`src/ooo_pkg.sv`:
```
package ooo_pkg;

    // ==================================================
    // Widths
    // ==================================================
    localparam int XLEN      = 32;
    localparam int ARCH_REGS = 32;
    localparam int PHYS_REGS = 48;

    typedef logic [XLEN-1:0]              data_t;
    typedef logic [$clog2(ARCH_REGS)-1:0] arch_reg_t;
    typedef logic [$clog2(PHYS_REGS)-1:0] phys_reg_t;
    // Sized for the largest ROB of 16 entries
    typedef logic [3:0]                   rob_idx_t;

    typedef enum logic [2:0] {
        OP_ADD  = 3'd0,
        OP_SUB  = 3'd1,
        OP_AND  = 3'd2,
        OP_OR   = 3'd3,
        OP_XOR  = 3'd4,
        OP_SLL  = 3'd5,
        OP_SRL  = 3'd6,
        OP_ADDI = 3'd7
    } alu_op_e;

    // ==================================================
    // Stage payloads
    // ==================================================
    typedef struct packed {
        alu_op_e   op;
        arch_reg_t rd;
        arch_reg_t rs1;
        arch_reg_t rs2;
        data_t     imm;
    } inst_t;

    typedef struct packed {
        alu_op_e   op;
        phys_reg_t dst;
        rob_idx_t  rob;
        data_t     src1;
        data_t     src2;
    } issue_t;

    // Qualified by a separate cdb_valid strobe
    typedef struct packed {
        phys_reg_t tag;
        rob_idx_t  rob;
        data_t     value;
    } cdb_t;

    typedef struct packed {
        arch_reg_t rd;
        logic      has_rd;
        data_t     value;
    } commit_t;

endpackage

```
`src/reservation_station.sv`:
```
`timescale 1ns/1ps

module reservation_station #(
    parameter int RS_DEPTH = 8
) (
    input  logic               clk,
    input  logic               rst_n,
    input  logic               alloc_en,
    input  ooo_pkg::alu_op_e   alloc_op,
    input  ooo_pkg::phys_reg_t alloc_dst,
    input  ooo_pkg::rob_idx_t  alloc_rob,
    input  ooo_pkg::phys_reg_t src1_tag,
    input  ooo_pkg::phys_reg_t src2_tag,
    input  ooo_pkg::data_t     src1_val,
    input  ooo_pkg::data_t     src2_val,
    input  logic               src1_rdy,
    input  logic               src2_rdy,
    input  logic               cdb_valid,
    input  ooo_pkg::cdb_t      cdb,
    output logic               full,
    output logic               issue_valid,
    output ooo_pkg::issue_t    issue
);

    localparam int IDX_W = $clog2(RS_DEPTH);

    typedef struct packed {
        ooo_pkg::alu_op_e   op;
        ooo_pkg::phys_reg_t dst;
        ooo_pkg::rob_idx_t  rob;
        ooo_pkg::phys_reg_t tag1;
        ooo_pkg::data_t     val1;
        logic               rdy1;
        ooo_pkg::phys_reg_t tag2;
        ooo_pkg::data_t     val2;
        logic               rdy2;
    } rs_entry_t;

    rs_entry_t            ent [RS_DEPTH];
    logic [RS_DEPTH-1:0]  valid;
    // Age is the number of older valid entries, so 0 is the oldest
    logic [IDX_W-1:0]     age [RS_DEPTH];
    logic [IDX_W-1:0]     alloc_slot;
    logic [IDX_W-1:0]     issue_slot;
    logic [IDX_W:0]       occupancy;

    assign full = &valid;

    // ==================================================
    // Slot pick and oldest-ready select
    // ==================================================
    always_comb begin
        alloc_slot  = '0;
        issue_slot  = '0;
        issue_valid = 1'b0;
        occupancy   = '0;
        for (int i = RS_DEPTH - 1; i >= 0; i--) begin
            if (!valid[i]) begin
                alloc_slot = IDX_W'(i);
            end
        end
        for (int i = 0; i < RS_DEPTH; i++) begin
            occupancy = occupancy + (IDX_W + 1)'(valid[i]);
            if (valid[i] && ent[i].rdy1 && ent[i].rdy2 &&
                (!issue_valid || age[i] < age[issue_slot])) begin
                issue_valid = 1'b1;
                issue_slot  = IDX_W'(i);
            end
        end
    end

    assign issue = '{op:   ent[issue_slot].op,
                     dst:  ent[issue_slot].dst,
                     rob:  ent[issue_slot].rob,
                     src1: ent[issue_slot].val1,
                     src2: ent[issue_slot].val2};

    always_ff @(posedge clk or negedge rst_n) begin
        if (!rst_n) begin
            valid <= '0;
            for (int i = 0; i < RS_DEPTH; i++) begin
                age[i] <= '0;
            end
        end else begin
            // Younger entries move up when one leaves
            for (int i = 0; i < RS_DEPTH; i++) begin
                if (issue_valid && valid[i] && age[i] > age[issue_slot]) begin
                    age[i] <= age[i] - 1'b1;
                end
            end
            if (issue_valid) begin
                valid[issue_slot] <= 1'b0;
            end
            if (alloc_en) begin
                valid[alloc_slot] <= 1'b1;
                age[alloc_slot]   <= IDX_W'(occupancy - (IDX_W + 1)'(issue_valid));
            end
        end
    end

    // ==================================================
    // Operand capture
    // ==================================================
    always_ff @(posedge clk) begin
        for (int i = 0; i < RS_DEPTH; i++) begin
            if (cdb_valid && !ent[i].rdy1 && ent[i].tag1 == cdb.tag) begin
                ent[i].val1 <= cdb.value;
                ent[i].rdy1 <= 1'b1;
            end
            if (cdb_valid && !ent[i].rdy2 && ent[i].tag2 == cdb.tag) begin
                ent[i].val2 <= cdb.value;
                ent[i].rdy2 <= 1'b1;
            end
        end
        if (alloc_en) begin
            ent[alloc_slot] <= '{op: alloc_op, dst: alloc_dst, rob: alloc_rob,
                                 tag1: src1_tag, val1: src1_val, rdy1: src1_rdy,
                                 tag2: src2_tag, val2: src2_val, rdy2: src2_rdy};
        end
    end

endmodule

```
- - - - - - -
▶ [Problem to solve]: Every line containing the word "oldest" should be copied from the material.

▶ [Solution for this problem]:
    // Age is the number of older valid entries, so 0 is the oldest
    // Slot pick and oldest-ready select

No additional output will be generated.